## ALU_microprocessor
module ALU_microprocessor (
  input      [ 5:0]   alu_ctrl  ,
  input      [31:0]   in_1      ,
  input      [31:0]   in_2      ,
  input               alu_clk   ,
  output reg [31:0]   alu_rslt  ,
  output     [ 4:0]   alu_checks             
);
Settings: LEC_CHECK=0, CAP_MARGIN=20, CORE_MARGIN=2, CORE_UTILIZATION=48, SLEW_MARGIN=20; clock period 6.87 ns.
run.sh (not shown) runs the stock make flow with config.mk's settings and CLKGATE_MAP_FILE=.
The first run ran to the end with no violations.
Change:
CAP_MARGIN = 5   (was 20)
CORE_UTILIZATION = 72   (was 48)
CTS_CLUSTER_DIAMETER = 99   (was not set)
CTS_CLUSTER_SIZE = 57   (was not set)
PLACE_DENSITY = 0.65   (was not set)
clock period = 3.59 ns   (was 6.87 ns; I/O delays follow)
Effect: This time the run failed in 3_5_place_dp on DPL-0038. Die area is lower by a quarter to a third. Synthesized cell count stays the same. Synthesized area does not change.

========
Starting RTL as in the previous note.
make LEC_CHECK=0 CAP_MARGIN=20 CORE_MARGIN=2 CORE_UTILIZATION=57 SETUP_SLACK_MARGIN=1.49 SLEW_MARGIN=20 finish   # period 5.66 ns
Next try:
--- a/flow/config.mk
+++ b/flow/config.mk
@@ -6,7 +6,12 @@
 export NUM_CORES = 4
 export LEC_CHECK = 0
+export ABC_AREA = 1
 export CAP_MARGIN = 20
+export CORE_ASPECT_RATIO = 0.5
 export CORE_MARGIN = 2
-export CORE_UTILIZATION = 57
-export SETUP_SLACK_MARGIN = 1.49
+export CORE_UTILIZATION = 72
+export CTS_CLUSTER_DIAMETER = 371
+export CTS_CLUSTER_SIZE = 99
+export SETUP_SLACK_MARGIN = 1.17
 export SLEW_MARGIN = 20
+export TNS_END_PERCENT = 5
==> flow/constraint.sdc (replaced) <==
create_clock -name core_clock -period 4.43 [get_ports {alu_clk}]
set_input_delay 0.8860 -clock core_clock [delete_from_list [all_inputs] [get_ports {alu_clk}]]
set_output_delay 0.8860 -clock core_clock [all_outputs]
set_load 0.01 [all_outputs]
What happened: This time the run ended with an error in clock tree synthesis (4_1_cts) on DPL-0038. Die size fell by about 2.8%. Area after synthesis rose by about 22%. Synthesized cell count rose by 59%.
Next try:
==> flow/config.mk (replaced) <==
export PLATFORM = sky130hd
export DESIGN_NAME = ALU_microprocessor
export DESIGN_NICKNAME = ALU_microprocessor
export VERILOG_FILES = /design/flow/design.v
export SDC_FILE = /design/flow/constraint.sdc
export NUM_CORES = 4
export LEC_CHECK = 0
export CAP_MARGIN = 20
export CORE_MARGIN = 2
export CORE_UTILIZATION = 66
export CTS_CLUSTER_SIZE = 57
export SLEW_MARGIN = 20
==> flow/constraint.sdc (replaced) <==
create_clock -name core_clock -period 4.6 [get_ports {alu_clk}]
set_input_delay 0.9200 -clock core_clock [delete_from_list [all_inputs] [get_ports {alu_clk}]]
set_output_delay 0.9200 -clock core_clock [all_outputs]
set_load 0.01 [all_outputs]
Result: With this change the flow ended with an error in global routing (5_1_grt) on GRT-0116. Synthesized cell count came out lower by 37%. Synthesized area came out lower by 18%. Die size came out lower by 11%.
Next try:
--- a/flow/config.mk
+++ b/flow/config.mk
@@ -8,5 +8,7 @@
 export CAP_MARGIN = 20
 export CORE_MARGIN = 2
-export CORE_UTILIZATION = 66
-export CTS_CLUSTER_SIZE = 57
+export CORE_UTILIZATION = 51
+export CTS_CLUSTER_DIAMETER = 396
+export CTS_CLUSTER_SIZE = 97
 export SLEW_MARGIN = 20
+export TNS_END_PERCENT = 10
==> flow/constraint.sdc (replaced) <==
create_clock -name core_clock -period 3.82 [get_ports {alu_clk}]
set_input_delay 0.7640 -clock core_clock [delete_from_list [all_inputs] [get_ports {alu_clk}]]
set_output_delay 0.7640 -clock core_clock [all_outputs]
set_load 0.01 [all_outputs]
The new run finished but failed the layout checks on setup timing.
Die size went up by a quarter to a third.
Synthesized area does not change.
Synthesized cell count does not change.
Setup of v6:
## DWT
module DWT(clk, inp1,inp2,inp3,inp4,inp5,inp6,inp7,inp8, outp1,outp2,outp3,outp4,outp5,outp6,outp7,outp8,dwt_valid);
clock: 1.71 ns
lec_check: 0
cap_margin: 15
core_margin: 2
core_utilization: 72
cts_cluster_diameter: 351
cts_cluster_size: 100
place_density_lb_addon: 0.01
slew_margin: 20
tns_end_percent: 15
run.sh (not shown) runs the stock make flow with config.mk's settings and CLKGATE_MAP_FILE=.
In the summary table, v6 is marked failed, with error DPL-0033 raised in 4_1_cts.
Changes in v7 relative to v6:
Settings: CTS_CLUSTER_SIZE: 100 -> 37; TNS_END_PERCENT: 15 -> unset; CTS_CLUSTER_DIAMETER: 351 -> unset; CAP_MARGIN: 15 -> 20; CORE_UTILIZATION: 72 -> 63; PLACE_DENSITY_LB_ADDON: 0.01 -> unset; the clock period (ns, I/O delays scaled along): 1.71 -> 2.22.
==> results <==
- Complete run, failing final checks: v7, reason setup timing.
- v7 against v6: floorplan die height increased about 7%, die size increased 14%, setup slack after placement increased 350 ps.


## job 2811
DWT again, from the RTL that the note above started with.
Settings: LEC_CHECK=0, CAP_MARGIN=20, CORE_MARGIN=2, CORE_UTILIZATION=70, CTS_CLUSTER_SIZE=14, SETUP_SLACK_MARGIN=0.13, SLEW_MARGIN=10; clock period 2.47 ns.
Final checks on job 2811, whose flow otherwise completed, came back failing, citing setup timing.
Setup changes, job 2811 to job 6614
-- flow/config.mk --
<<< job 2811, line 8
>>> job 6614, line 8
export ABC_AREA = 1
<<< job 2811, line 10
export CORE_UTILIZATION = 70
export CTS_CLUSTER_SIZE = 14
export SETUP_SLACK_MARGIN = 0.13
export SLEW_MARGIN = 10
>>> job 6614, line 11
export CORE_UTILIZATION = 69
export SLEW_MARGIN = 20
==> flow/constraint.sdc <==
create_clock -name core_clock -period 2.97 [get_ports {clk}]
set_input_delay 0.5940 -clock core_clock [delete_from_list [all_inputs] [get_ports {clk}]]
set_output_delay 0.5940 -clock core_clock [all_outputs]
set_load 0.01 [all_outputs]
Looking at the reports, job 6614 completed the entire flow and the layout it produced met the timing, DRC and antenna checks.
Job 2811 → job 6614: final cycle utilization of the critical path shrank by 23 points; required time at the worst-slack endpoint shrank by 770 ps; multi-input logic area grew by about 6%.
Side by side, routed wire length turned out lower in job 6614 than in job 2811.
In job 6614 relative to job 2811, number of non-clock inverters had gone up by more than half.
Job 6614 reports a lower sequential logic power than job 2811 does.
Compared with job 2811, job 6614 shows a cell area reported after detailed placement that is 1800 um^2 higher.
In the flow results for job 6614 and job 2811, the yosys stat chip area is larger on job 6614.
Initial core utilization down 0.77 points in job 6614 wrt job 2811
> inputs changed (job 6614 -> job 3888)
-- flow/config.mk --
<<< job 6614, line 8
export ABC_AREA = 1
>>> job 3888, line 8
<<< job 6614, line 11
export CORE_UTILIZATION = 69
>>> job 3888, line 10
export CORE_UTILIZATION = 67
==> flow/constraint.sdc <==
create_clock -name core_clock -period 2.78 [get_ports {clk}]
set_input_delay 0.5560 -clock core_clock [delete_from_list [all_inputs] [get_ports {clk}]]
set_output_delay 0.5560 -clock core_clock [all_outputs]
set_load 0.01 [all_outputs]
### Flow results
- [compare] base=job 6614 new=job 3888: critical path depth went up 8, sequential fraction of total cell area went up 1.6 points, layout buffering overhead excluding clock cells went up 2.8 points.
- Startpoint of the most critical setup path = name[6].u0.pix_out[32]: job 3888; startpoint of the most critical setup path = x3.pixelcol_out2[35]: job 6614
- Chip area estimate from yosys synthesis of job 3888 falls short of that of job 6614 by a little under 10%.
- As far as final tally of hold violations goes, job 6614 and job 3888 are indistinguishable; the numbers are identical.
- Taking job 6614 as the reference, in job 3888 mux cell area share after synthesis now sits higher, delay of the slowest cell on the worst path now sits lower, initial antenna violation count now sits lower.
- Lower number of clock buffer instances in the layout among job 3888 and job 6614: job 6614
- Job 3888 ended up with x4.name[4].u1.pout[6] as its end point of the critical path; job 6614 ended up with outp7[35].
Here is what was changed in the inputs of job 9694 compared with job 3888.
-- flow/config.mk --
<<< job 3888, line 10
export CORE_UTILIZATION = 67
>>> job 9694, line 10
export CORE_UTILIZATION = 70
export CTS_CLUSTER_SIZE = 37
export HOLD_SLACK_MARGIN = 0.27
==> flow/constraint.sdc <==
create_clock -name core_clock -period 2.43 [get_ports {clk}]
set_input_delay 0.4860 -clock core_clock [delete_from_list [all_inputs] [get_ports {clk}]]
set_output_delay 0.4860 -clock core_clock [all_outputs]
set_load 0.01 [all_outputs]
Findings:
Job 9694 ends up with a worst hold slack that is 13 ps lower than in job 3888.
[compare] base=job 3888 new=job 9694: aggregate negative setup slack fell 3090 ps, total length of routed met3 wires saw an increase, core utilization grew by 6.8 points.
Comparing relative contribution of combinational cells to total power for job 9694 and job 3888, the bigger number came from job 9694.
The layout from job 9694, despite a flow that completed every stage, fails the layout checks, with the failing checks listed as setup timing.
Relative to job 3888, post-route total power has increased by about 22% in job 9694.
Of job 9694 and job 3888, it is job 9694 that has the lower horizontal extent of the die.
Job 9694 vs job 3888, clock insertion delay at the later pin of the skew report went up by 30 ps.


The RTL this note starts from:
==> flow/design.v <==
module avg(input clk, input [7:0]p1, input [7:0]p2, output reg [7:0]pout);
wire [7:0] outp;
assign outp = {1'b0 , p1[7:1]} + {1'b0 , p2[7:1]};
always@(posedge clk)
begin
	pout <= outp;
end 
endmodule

**Description of the task**
Copy out each line of the records that holds the string "failed".

**Expected output**
Effect: This time the run failed in 3_5_place_dp on DPL-0038. Die area is lower by a quarter to a third. Synthesized cell count stays the same. Synthesized area does not change.
The new run finished but failed the layout checks on setup timing.
In the summary table, v6 is marked failed, with error DPL-0033 raised in 4_1_cts.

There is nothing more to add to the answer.